Top of RECORDS FOR THIS TASK
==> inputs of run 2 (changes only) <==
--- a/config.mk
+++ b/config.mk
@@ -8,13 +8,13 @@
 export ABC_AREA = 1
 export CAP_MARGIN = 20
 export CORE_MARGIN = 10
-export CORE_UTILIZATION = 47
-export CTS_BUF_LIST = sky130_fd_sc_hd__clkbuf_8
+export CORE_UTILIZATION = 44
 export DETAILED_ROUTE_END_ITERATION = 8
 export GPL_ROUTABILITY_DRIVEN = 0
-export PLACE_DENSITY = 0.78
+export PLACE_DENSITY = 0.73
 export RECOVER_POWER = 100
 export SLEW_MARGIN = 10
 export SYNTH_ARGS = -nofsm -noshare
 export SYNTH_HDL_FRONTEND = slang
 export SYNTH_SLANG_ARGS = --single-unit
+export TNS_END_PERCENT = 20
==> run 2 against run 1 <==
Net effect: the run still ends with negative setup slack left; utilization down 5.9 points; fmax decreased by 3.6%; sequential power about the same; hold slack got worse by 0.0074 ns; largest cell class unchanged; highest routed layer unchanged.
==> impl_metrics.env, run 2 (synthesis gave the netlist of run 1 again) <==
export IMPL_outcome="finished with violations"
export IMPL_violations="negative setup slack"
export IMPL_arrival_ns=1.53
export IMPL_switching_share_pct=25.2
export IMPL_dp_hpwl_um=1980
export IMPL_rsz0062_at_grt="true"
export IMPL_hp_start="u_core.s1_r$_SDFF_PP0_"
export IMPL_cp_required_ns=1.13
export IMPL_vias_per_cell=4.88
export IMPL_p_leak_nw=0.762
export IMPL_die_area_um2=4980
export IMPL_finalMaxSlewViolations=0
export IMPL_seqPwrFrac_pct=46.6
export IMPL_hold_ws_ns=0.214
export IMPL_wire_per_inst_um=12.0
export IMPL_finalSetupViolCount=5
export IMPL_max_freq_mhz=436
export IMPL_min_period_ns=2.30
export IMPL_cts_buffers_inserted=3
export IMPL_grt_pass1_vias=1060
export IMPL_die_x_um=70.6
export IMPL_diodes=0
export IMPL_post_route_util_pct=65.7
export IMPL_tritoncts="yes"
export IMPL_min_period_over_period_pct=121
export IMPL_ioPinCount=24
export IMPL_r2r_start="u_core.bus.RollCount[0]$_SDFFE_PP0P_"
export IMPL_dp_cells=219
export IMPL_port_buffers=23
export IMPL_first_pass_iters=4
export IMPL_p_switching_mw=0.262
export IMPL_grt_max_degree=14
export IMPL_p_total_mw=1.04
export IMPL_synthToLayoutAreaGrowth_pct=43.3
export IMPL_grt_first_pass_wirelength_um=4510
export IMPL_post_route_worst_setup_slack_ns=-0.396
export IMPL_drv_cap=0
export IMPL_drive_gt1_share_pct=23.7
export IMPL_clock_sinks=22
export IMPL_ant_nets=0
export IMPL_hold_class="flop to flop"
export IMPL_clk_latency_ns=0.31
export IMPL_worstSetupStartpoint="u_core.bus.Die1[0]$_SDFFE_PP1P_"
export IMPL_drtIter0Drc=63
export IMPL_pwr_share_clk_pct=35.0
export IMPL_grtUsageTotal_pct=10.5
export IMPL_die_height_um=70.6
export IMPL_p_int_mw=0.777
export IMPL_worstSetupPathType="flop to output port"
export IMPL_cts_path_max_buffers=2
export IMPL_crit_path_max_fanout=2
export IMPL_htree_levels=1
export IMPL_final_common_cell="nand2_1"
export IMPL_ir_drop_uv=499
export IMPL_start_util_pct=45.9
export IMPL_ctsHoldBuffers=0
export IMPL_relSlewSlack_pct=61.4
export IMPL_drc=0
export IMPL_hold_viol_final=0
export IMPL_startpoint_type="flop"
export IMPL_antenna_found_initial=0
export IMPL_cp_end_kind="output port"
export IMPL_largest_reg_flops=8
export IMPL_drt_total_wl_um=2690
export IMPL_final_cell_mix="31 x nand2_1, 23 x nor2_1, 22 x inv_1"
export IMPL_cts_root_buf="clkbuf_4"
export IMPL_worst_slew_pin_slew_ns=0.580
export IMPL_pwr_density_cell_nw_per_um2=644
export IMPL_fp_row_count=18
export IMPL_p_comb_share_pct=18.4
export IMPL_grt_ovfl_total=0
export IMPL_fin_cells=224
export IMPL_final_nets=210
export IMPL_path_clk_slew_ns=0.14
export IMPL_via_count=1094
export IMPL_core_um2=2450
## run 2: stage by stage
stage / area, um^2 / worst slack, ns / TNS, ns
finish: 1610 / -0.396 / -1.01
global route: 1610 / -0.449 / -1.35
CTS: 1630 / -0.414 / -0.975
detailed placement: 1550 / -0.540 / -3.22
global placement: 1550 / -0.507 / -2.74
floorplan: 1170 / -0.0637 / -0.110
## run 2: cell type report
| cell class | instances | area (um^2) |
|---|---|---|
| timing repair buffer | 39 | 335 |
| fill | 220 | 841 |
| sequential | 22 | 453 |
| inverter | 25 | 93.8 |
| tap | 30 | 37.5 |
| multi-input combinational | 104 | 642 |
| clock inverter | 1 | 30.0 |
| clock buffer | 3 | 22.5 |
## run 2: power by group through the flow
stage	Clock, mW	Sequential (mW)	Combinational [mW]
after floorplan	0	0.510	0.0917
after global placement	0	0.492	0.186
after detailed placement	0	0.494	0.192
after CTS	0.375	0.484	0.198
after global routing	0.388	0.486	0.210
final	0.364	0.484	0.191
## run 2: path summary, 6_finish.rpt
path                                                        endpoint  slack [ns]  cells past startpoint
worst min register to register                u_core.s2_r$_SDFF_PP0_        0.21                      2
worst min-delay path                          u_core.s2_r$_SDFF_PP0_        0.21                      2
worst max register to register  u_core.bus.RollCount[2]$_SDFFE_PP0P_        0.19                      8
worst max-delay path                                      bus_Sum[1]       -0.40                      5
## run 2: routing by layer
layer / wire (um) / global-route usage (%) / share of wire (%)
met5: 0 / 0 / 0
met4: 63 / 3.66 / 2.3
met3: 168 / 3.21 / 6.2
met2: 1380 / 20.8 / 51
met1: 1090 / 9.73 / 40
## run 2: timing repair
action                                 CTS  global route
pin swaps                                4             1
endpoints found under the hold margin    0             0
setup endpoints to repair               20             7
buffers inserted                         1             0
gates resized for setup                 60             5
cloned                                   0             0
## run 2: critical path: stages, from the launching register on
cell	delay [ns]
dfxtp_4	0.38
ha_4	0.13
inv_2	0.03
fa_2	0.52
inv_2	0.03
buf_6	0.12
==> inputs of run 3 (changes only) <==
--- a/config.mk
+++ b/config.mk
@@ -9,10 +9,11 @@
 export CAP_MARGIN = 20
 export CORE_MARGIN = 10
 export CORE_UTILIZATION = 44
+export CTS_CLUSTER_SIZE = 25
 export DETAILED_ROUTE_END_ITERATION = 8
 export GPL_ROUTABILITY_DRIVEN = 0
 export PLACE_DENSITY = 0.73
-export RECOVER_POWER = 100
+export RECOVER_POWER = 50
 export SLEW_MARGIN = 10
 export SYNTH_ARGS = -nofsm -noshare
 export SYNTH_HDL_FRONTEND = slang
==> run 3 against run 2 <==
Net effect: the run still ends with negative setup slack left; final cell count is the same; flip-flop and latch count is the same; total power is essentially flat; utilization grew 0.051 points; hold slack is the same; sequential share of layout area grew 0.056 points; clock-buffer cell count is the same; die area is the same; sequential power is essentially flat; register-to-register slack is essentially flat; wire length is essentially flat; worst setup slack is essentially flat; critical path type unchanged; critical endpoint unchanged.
Bottom of RECORDS FOR THIS TASK
Reproduce every line in the records above that contains the word "against".

==> run 2 against run 1 <==
==> run 3 against run 2 <==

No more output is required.